=== Directions ===
Give back the records in full, with every line exactly as it was.

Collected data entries
"""

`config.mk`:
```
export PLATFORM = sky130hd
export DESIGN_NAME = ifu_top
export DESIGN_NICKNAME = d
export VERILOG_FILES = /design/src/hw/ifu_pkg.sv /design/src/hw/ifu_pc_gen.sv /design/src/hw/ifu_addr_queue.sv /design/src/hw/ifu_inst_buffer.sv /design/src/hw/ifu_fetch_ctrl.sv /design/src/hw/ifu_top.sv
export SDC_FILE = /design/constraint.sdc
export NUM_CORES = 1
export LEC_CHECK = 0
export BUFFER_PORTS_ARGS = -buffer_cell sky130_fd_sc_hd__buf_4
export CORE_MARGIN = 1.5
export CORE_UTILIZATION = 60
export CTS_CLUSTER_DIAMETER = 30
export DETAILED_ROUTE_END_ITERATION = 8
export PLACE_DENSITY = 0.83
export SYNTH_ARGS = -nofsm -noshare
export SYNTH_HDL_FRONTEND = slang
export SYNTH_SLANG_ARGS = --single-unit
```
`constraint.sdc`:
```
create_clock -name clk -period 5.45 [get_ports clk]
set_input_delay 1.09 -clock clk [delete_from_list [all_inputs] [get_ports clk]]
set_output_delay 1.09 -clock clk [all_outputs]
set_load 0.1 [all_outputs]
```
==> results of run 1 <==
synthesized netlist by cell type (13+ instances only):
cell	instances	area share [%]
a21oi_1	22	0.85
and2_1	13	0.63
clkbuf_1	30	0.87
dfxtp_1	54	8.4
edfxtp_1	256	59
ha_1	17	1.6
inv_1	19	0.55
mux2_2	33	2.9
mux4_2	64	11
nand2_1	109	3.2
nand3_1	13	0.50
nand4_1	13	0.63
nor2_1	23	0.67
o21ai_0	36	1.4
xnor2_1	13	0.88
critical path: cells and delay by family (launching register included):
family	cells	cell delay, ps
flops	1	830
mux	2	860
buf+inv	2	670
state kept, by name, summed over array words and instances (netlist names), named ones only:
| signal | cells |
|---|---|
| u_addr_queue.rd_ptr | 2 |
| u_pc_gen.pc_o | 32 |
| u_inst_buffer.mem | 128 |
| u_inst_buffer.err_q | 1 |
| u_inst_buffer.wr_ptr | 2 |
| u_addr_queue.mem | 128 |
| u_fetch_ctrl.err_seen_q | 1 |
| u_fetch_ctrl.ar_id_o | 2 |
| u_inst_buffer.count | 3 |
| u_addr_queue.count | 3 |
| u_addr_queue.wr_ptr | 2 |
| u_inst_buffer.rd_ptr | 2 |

"""

=== Output of the task ===
`config.mk`:
```
export PLATFORM = sky130hd
export DESIGN_NAME = ifu_top
export DESIGN_NICKNAME = d
export VERILOG_FILES = /design/src/hw/ifu_pkg.sv /design/src/hw/ifu_pc_gen.sv /design/src/hw/ifu_addr_queue.sv /design/src/hw/ifu_inst_buffer.sv /design/src/hw/ifu_fetch_ctrl.sv /design/src/hw/ifu_top.sv
export SDC_FILE = /design/constraint.sdc
export NUM_CORES = 1
export LEC_CHECK = 0
export BUFFER_PORTS_ARGS = -buffer_cell sky130_fd_sc_hd__buf_4
export CORE_MARGIN = 1.5
export CORE_UTILIZATION = 60
export CTS_CLUSTER_DIAMETER = 30
export DETAILED_ROUTE_END_ITERATION = 8
export PLACE_DENSITY = 0.83
export SYNTH_ARGS = -nofsm -noshare
export SYNTH_HDL_FRONTEND = slang
export SYNTH_SLANG_ARGS = --single-unit
```
`constraint.sdc`:
```
create_clock -name clk -period 5.45 [get_ports clk]
set_input_delay 1.09 -clock clk [delete_from_list [all_inputs] [get_ports clk]]
set_output_delay 1.09 -clock clk [all_outputs]
set_load 0.1 [all_outputs]
```
==> results of run 1 <==
synthesized netlist by cell type (13+ instances only):
cell	instances	area share [%]
a21oi_1	22	0.85
and2_1	13	0.63
clkbuf_1	30	0.87
dfxtp_1	54	8.4
edfxtp_1	256	59
ha_1	17	1.6
inv_1	19	0.55
mux2_2	33	2.9
mux4_2	64	11
nand2_1	109	3.2
nand3_1	13	0.50
nand4_1	13	0.63
nor2_1	23	0.67
o21ai_0	36	1.4
xnor2_1	13	0.88
critical path: cells and delay by family (launching register included):
family	cells	cell delay, ps
flops	1	830
mux	2	860
buf+inv	2	670
state kept, by name, summed over array words and instances (netlist names), named ones only:
| signal | cells |
|---|---|
| u_addr_queue.rd_ptr | 2 |
| u_pc_gen.pc_o | 32 |
| u_inst_buffer.mem | 128 |
| u_inst_buffer.err_q | 1 |
| u_inst_buffer.wr_ptr | 2 |
| u_addr_queue.mem | 128 |
| u_fetch_ctrl.err_seen_q | 1 |
| u_fetch_ctrl.ar_id_o | 2 |
| u_inst_buffer.count | 3 |
| u_addr_queue.count | 3 |
| u_addr_queue.wr_ptr | 2 |
| u_inst_buffer.rd_ptr | 2 |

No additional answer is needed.